▶ **THE TASK**: In the records below, the line with "power_density_mw_per_mm2: 238" opens the range and the line with "clkLatencyLatePin_ns: 0.76" closes it; print that range exactly and nothing else.

Collected data:

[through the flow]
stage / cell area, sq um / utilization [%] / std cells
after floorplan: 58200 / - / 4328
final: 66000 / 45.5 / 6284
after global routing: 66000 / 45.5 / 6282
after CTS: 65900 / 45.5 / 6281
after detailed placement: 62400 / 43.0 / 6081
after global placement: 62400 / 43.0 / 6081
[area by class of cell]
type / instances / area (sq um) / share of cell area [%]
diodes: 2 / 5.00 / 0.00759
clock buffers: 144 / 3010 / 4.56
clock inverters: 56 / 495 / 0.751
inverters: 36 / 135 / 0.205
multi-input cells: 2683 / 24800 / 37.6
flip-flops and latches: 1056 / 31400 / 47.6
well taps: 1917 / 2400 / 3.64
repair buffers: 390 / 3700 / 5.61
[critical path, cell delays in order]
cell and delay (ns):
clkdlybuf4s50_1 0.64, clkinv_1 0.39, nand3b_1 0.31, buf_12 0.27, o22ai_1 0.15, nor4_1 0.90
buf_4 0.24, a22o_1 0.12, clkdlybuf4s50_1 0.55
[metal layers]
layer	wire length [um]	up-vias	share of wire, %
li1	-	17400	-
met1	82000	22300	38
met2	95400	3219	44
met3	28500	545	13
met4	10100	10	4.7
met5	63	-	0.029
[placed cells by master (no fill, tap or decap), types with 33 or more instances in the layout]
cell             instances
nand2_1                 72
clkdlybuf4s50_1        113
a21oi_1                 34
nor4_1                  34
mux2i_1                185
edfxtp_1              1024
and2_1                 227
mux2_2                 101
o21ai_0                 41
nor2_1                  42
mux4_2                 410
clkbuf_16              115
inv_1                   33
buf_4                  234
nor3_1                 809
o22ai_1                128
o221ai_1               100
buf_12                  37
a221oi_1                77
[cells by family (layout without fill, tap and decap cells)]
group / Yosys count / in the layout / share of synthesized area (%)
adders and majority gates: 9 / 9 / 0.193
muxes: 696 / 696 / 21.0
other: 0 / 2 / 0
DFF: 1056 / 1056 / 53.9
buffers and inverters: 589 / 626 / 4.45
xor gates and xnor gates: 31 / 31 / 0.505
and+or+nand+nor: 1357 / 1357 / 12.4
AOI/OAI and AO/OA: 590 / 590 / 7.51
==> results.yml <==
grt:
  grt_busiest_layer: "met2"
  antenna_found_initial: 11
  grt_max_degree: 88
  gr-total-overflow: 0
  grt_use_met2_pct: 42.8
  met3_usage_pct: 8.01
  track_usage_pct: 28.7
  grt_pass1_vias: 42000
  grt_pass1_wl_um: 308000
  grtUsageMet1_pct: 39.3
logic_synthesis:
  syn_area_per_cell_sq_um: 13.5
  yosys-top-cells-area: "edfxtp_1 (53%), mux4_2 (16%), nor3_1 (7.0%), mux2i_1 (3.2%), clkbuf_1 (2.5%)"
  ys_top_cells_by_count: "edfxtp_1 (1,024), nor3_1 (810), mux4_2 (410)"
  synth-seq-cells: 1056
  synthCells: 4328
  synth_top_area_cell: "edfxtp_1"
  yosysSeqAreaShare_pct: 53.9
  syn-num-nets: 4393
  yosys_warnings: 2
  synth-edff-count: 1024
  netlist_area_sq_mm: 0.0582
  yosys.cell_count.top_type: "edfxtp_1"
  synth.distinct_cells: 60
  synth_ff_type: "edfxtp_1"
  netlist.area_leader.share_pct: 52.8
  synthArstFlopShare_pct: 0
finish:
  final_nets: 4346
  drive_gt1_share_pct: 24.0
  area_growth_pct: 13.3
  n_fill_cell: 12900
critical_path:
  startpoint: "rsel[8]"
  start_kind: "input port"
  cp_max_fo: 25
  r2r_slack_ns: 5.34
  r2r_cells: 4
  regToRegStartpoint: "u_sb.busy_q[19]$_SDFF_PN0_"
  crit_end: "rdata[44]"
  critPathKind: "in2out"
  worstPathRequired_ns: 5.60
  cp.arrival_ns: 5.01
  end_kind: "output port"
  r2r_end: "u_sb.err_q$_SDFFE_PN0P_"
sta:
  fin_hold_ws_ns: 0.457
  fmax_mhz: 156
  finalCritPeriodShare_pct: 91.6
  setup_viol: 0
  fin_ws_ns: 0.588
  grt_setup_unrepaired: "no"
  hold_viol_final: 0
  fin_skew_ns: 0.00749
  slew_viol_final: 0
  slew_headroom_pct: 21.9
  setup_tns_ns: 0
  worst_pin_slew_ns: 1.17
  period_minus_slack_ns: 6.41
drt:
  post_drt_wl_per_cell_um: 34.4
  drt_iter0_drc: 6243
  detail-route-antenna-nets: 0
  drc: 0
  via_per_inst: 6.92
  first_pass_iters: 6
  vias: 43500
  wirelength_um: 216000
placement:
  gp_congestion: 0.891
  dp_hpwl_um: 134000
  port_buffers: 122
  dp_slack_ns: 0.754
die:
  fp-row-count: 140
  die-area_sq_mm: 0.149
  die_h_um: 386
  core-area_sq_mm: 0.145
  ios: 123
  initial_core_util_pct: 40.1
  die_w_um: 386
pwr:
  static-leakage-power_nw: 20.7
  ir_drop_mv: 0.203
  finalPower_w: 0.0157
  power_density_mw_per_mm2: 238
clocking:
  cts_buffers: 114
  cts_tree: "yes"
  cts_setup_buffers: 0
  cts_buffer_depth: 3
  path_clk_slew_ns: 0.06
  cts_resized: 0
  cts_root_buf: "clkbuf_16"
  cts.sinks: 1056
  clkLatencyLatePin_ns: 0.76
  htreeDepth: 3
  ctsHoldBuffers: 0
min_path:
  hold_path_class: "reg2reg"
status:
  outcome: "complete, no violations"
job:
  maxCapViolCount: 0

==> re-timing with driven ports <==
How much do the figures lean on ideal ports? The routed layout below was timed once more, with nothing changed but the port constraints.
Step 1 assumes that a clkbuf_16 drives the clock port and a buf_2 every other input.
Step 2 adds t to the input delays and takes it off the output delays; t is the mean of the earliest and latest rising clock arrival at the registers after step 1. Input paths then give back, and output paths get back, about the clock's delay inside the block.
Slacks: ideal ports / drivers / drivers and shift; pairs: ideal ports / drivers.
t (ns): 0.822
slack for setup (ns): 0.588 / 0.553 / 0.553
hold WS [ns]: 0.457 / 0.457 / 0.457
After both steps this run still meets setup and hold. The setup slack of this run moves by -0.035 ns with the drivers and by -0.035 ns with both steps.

▶ **RESPONSE TO THE TASK**:
  power_density_mw_per_mm2: 238
clocking:
  cts_buffers: 114
  cts_tree: "yes"
  cts_setup_buffers: 0
  cts_buffer_depth: 3
  path_clk_slew_ns: 0.06
  cts_resized: 0
  cts_root_buf: "clkbuf_16"
  cts.sinks: 1056
  clkLatencyLatePin_ns: 0.76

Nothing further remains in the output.